Construct 3D NiCo-LDH/Cu2O p-n heterojunction via electrostatic self-assembly for enhanced photocatalytic hydrogen evolution

Hydrogen evolution of inorganic photocatalysts is currently a hot research topic. In order to prepare highly efficient catalysts for hydrogen evolution, p-n type heterojunctions were successfully constructed by closely combining p-type Cu2O and n-type NiCo-LDH with opposite electrical properties by a simple electrostatic self-assembly. In addition, because the positions of the two single catalysts NiCo-LDH and Cu2O Fermi levels are dissimilar from those of traditional p-n heterojunctions, the extremely high movement of Fermi levels forms a strong built-in electric field, which powerfully prevents the gradient diffusion of charge and facilitates the migration of intrinsic photocarriers.
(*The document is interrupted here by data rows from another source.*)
==> src/include/msi_btn_if.sv <==
`timescale 1ns/1ns
interface msi_btn_if;
   logic level;
   logic press;
   logic release_ev;
   modport src (output level, output press, output release_ev);
   modport dst (input level, input press, input release_ev);
endinterface

==> src/verilog/msi_ctrl.sv <==
// Design decisions made here: the Avalon-MM interface to the registers and the register addresses.
`timescale 1ns/1ns
`include "msi_params.svh"
module msi_ctrl
   import msi_pkg::*;
#(
   parameter int      NCH         = 2,
   parameter int      SEL_TIMEOUT = `MSI_SEL_TIMEOUT_CYC,
   parameter int      HOLD_CYC    = `MSI_HOLD_CYC,
   parameter int      DEB_CYC     = `MSI_DEB_CYC,
   parameter int      FLASH_CYC   = `MSI_FLASH_CYC,
   parameter int      ACT_CYC     = `MSI_ACT_CYC,
   parameter bit      SHORT_RANGE = 1'b1,
   parameter bit [7:0] LONG_RATE  = 8'h01
) (
   // Clock, reset, enable
   input  wire logic                clk,
   input  wire logic                nrst,
   input  wire logic                ce,
   // Avalon-MM slave
   input  wire logic [7:0]          avs_address,
   input  wire logic                avs_read,
   input  wire logic                avs_write,
   input  wire logic [31:0]         avs_writedata,
   output logic      [31:0]         avs_readdata,
   output logic                     avs_waitrequest,
   // Front panel inputs
   input  wire logic                btn_raw,
   input  wire logic                supply_ok,
   input  wire logic                frame_tx,
   input  wire logic                frame_rx,
   input  wire logic [3:0]          rssi_level,
   input  wire logic [NCH-1:0]      din,
   input  wire logic [NCH-1:0]      peer_din,
   // Front panel outputs
   output logic      [2:0]          mode_led,
   output logic      [7:0]          rssi_led,
   output logic                     act_led,
   output logic                     pwr_led,
   output logic      [NCH-1:0]      din_led,
   output logic      [NCH-1:0]      relay_led,
   output logic      [NCH-1:0]      relay_out,
   output logic      [NCH-1:0]      peer_dout
);
   initial begin
      if (NCH < 1 || NCH > 8) $error("NCH must be 1..8");
      if (SEL_TIMEOUT < 1 || HOLD_CYC < 1 || FLASH_CYC < 1 || ACT_CYC < 1)
         $error("Timing counts must be at least 1");
   end

   msi_btn_if btn ();

   msi_debounce #(.DEB_CYC(DEB_CYC)) u_deb (
      .clk     (clk),
      .nrst    (nrst),
      .ce      (ce),
      .btn_raw (btn_raw),
      .btn     (btn.src)
   );

   typedef struct packed {
      msi_state_e       fsm;
      msi_mode_e        mode;
      msi_mode_e        cand;
      logic [31:0]      tmr;
      logic [31:0]      flash_cnt;
      logic             flash;
      logic [2:0]       ack_n;
      logic [31:0]      act_cnt;
      msi_cfg_s         cfg;
      logic             comfail;
      logic [15:0]      ain0;
      logic [15:0]      ain1;
      logic [11:0]      aout0;
      logic [11:0]      aout1;
      logic [7:0]       range;
      logic [31:0]      pulse0;
      logic [31:0]      pulse1;
      logic [NCH-1:0]   relay;
      logic [NCH-1:0]   din_q;
      logic [2:0]       mode_led;
      logic [7:0]       rssi_led;
      logic             act_led;
      logic             pwr_led;
      logic [31:0]      rdata;
      logic             ack;
   } msi_ctrl_s;

   msi_ctrl_s st;
   msi_ctrl_s next_st;

   function automatic msi_mode_e next_mode(input msi_mode_e m);
      case (m)
         MSI_MODE_FIELDBUS: next_mode = MSI_MODE_PEER_MST;
         MSI_MODE_PEER_MST: next_mode = MSI_MODE_PEER_SLV;
         MSI_MODE_PEER_SLV: next_mode = MSI_MODE_FIELDBUS;
         default:           next_mode = MSI_MODE_FIELDBUS;
      endcase
   endfunction

   function automatic msi_cfg_s defaults(input msi_mode_e m, input logic [7:0] rate);
      msi_cfg_s c;
      c.id            = `MSI_DEF_ID;
      c.retry         = `MSI_DEF_RETRY;
      c.enc           = 1'b0;
      c.addr          = `MSI_DEF_ADDR;
      c.slave_timeout = (m == MSI_MODE_PEER_MST) ? 8'd0 : `MSI_DEF_TIMEOUT_S;
      c.rate          = rate;
      return c;
   endfunction

   // Bar graph: level 0..8 fills from the bottom
   function automatic logic [7:0] bar(input logic [3:0] lvl);
      logic [7:0] b;
      b = 8'h00;
      for (int i = 0; i < 8; i++) begin
         if (lvl > 4'(i)) b[i] = 1'b1;
      end
      return b;
   endfunction

   logic [7:0] def_rate;
   assign def_rate = SHORT_RANGE ? `MSI_RATE_FIXED : LONG_RATE;

   logic pulse_en;
   logic [NCH-1:0] din_rise;
   assign pulse_en = (st.mode == MSI_MODE_FIELDBUS);
   assign din_rise = din & ~st.din_q;

   always_comb begin
      next_st       = st;
      next_st.ack   = 1'b0;
      next_st.din_q = din;

      // Blink base
      if (st.flash_cnt >= 32'(FLASH_CYC - 1)) begin
         next_st.flash_cnt = 32'h0000_0000;
         next_st.flash     = ~st.flash;
      end else begin
         next_st.flash_cnt = st.flash_cnt + 32'h0000_0001;
      end

      case (st.fsm)
         MSI_ST_RUN: begin
            next_st.tmr = 32'h0000_0000;
            if (btn.press) begin
               next_st.fsm = MSI_ST_HOLD;
            end
         end
         MSI_ST_HOLD: begin
            if (!btn.level) begin
               next_st.fsm = MSI_ST_RUN;
            end else if (st.tmr >= 32'(HOLD_CYC - 1)) begin
               next_st.fsm   = MSI_ST_ACK;
               next_st.tmr   = 32'h0000_0000;
               next_st.ack_n = 3'(`MSI_ACK_FLASHES);
               next_st.cand  = st.mode;
               // Restart blink so the first all-lamp flash is a full one
               next_st.flash_cnt = 32'h0000_0000;
               next_st.flash     = 1'b0;
            end else begin
               next_st.tmr = st.tmr + 32'h0000_0001;
            end
         end
         MSI_ST_ACK: begin
            // Ack flashes run before candidate display; the held press is not an advance
            if (st.flash_cnt >= 32'(FLASH_CYC - 1) && st.flash) begin
               next_st.ack_n = st.ack_n - 3'd1;
               if (st.ack_n == 3'd1) begin
                  next_st.fsm = MSI_ST_SEL;
                  next_st.tmr = 32'h0000_0000;
               end
            end
         end
         MSI_ST_SEL: begin
            if (btn.press) begin
               next_st.cand = next_mode(st.cand);
               next_st.tmr  = 32'h0000_0000;
            end else if (btn.level) begin
               next_st.tmr = 32'h0000_0000;
            end else if (st.tmr >= 32'(SEL_TIMEOUT - 1)) begin
               next_st.fsm  = MSI_ST_RUN;
               next_st.mode = st.cand;
               if (st.cand != st.mode) begin
                  next_st.cfg = defaults(st.cand, def_rate);
               end
            end else begin
               next_st.tmr = st.tmr + 32'h0000_0001;
            end
         end
         default: next_st.fsm = MSI_ST_RUN;
      endcase

      // Mode lamps
      case (st.fsm)
         MSI_ST_ACK: next_st.mode_led = {3{st.flash}};
         MSI_ST_SEL: next_st.mode_led = st.flash ? st.cand : 3'b000;
         default:    next_st.mode_led = st.mode;
      endcase

      next_st.rssi_led = bar(rssi_level > 4'd8 ? 4'd8 : rssi_level);

      if (frame_tx || frame_rx) begin
         next_st.act_cnt = 32'(ACT_CYC);
      end else if (st.act_cnt != 32'h0000_0000) begin
         next_st.act_cnt = st.act_cnt - 32'h0000_0001;
      end
      next_st.act_led = (next_st.act_cnt != 32'h0000_0000);

      if (!supply_ok) begin
         next_st.pwr_led = 1'b0;
      end else if (st.comfail) begin
         next_st.pwr_led = st.flash;
      end else begin
         next_st.pwr_led = 1'b1;
      end

      if (pulse_en) begin
         if (din_rise[0]) next_st.pulse0 = st.pulse0 + 32'h0000_0001;
         if (NCH > 1 && din_rise[NCH > 1 ? 1 : 0]) begin
            next_st.pulse1 = st.pulse1 + 32'h0000_0001;
         end
      end

      if (st.mode != MSI_MODE_FIELDBUS) begin
         next_st.relay = peer_din;
      end

      // Register bus: one-cycle answer after waitrequest drops
      if ((avs_read || avs_write) && !st.ack) begin
         next_st.ack = 1'b1;
         if (avs_write) begin
            case (avs_address)
               `MSI_REG_CTRL: begin
                  next_st.comfail = avs_writedata[`MSI_CTRL_COMFAIL_BIT];
                  if (!SHORT_RANGE) begin
                     next_st.cfg.rate = avs_writedata[`MSI_CTRL_RATE_LSB +: 8];
                  end
               end
               `MSI_REG_CFG: begin
                  next_st.cfg.id    = avs_writedata[`MSI_CFG_ID_LSB +: 8];
                  next_st.cfg.retry = avs_writedata[`MSI_CFG_RETRY_LSB +: 8];
                  next_st.cfg.enc   = avs_writedata[`MSI_CFG_ENC_BIT];
                  next_st.cfg.addr  = avs_writedata[`MSI_CFG_ADDR_LSB +: 8];
               end
               `MSI_REG_AIN0:  next_st.ain0 = avs_writedata[15:0];
               `MSI_REG_AIN1:  next_st.ain1 = avs_writedata[15:0];
               `MSI_REG_AOUT0: next_st.aout0 = avs_writedata[11:0];
               `MSI_REG_AOUT1: next_st.aout1 = avs_writedata[11:0];
               `MSI_REG_RANGE: next_st.range = avs_writedata[7:0];
               `MSI_REG_IO: begin
                  if (st.mode == MSI_MODE_FIELDBUS) begin
                     next_st.relay = avs_writedata[8 +: NCH];
                  end
               end
               default: ;
            endcase
         end
         case (avs_address)
            `MSI_REG_CTRL:   next_st.rdata = {16'h0000, st.cfg.rate, 7'h00, st.comfail};
            `MSI_REG_STATUS: next_st.rdata = {24'h0000_00, 1'b0, st.fsm, st.mode};
            `MSI_REG_CFG:    next_st.rdata = {st.cfg.addr, 7'h00, st.cfg.enc,
                                              st.cfg.retry, st.cfg.id};
            `MSI_REG_RSSI:   next_st.rdata = {24'h0000_00, st.cfg.slave_timeout};
            `MSI_REG_AIN0:   next_st.rdata = {16'h0000, st.ain0};
            `MSI_REG_AIN1:   next_st.rdata = {16'h0000, st.ain1};
            `MSI_REG_AOUT0:  next_st.rdata = {20'h0_0000, st.aout0};
            `MSI_REG_AOUT1:  next_st.rdata = {20'h0_0000, st.aout1};
            `MSI_REG_RANGE:  next_st.rdata = {24'h0000_00, st.range};
            `MSI_REG_PULSE0: next_st.rdata = st.pulse0;
            `MSI_REG_PULSE1: next_st.rdata = st.pulse1;
            `MSI_REG_IO:     next_st.rdata = {16'h0000, 8'(st.relay), 8'(st.din_q)};
            default:         next_st.rdata = 32'h0000_0000;
         endcase
      end
   end

   always_ff @(posedge clk or negedge nrst) begin
      if (!nrst) begin
         st          <= '0;
         st.fsm      <= MSI_ST_RUN;
         st.mode     <= MSI_MODE_FIELDBUS;
         st.cand     <= MSI_MODE_FIELDBUS;
         st.cfg.id   <= `MSI_DEF_ID;
         st.cfg.retry <= `MSI_DEF_RETRY;
         st.cfg.addr <= `MSI_DEF_ADDR;
         st.cfg.slave_timeout <= `MSI_DEF_TIMEOUT_S;
         st.cfg.rate <= SHORT_RANGE ? `MSI_RATE_FIXED : LONG_RATE;
      end else if (ce) begin
         st <= next_st;
      end
   end

   // Pulse counting takes raw samples, so the 20 kHz limit needs clk well above 40 kHz
   assign avs_readdata    = st.rdata;
   assign avs_waitrequest = ~st.ack;
   assign mode_led        = st.mode_led;
   assign rssi_led        = st.rssi_led;
   assign act_led         = st.act_led;
   assign pwr_led         = st.pwr_led;
   assign din_led         = st.din_q;
   assign relay_led       = st.relay;
   assign relay_out       = st.relay;
   assign peer_dout       = st.din_q;
endmodule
Furthermore, the flower cluster NiCo-LDH is composed of two-dimensional thin sheet structure, which has a large specific surface area and can prevent Cu2O agglomeration. Under the condition of using triethanolamine solution and eosin Y (EY) respectively as sacrifice reagent reducing agent and photosensitizer, the composite catalyst has reached 18332 mu mol.g(-1) in 5 h, which was increased by 8.5 times compared to the pure Cu2O. This research provides an innovative strategy to construct a heterojunction between a metal double-layer hydroxide and a non-noble metal oxide to realize an effective photocatalytic hydrogen production. (C) 2022 The Korean Society of Industrial and Engineering Chemistry. Published by Elsevier B.V. All rights reserved.

Automated summary

The hydrogen evolution of inorganic photocatalysts is a hot research topic. By constructing p-n type heterojunctions, an internal electric field is formed to prevent charge diffusion and promote the migration of photocarriers. The two-dimensional thin sheet structure of flower cluster NiCo-LDH prevents the agglomeration of Cu2O. The composite catalyst shows significantly increased efficiency in hydrogen evolution under specific conditions, providing an innovative strategy for photocatalytic hydrogen production.